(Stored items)
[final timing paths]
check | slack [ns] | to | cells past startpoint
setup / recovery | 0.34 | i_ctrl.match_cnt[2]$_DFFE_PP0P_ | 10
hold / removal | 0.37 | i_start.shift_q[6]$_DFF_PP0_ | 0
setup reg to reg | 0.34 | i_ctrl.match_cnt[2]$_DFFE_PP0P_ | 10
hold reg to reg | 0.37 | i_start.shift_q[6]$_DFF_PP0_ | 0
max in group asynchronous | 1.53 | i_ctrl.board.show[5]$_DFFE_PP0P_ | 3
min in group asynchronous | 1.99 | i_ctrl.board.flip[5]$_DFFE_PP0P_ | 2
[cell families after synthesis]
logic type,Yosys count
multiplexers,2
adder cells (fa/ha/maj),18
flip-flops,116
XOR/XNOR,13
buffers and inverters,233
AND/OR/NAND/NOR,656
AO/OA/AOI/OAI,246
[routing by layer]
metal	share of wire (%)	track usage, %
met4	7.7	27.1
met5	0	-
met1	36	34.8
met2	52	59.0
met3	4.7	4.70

» EXERCISE AIM
Your reply should contain each entry, copied without alteration.

» RESPONSE BOX
[final timing paths]
check | slack [ns] | to | cells past startpoint
setup / recovery | 0.34 | i_ctrl.match_cnt[2]$_DFFE_PP0P_ | 10
hold / removal | 0.37 | i_start.shift_q[6]$_DFF_PP0_ | 0
setup reg to reg | 0.34 | i_ctrl.match_cnt[2]$_DFFE_PP0P_ | 10
hold reg to reg | 0.37 | i_start.shift_q[6]$_DFF_PP0_ | 0
max in group asynchronous | 1.53 | i_ctrl.board.show[5]$_DFFE_PP0P_ | 3
min in group asynchronous | 1.99 | i_ctrl.board.flip[5]$_DFFE_PP0P_ | 2
[cell families after synthesis]
logic type,Yosys count
multiplexers,2
adder cells (fa/ha/maj),18
flip-flops,116
XOR/XNOR,13
buffers and inverters,233
AND/OR/NAND/NOR,656
AO/OA/AOI/OAI,246
[routing by layer]
metal	share of wire (%)	track usage, %
met4	7.7	27.1
met5	0	-
met1	36	34.8
met2	52	59.0
met3	4.7	4.70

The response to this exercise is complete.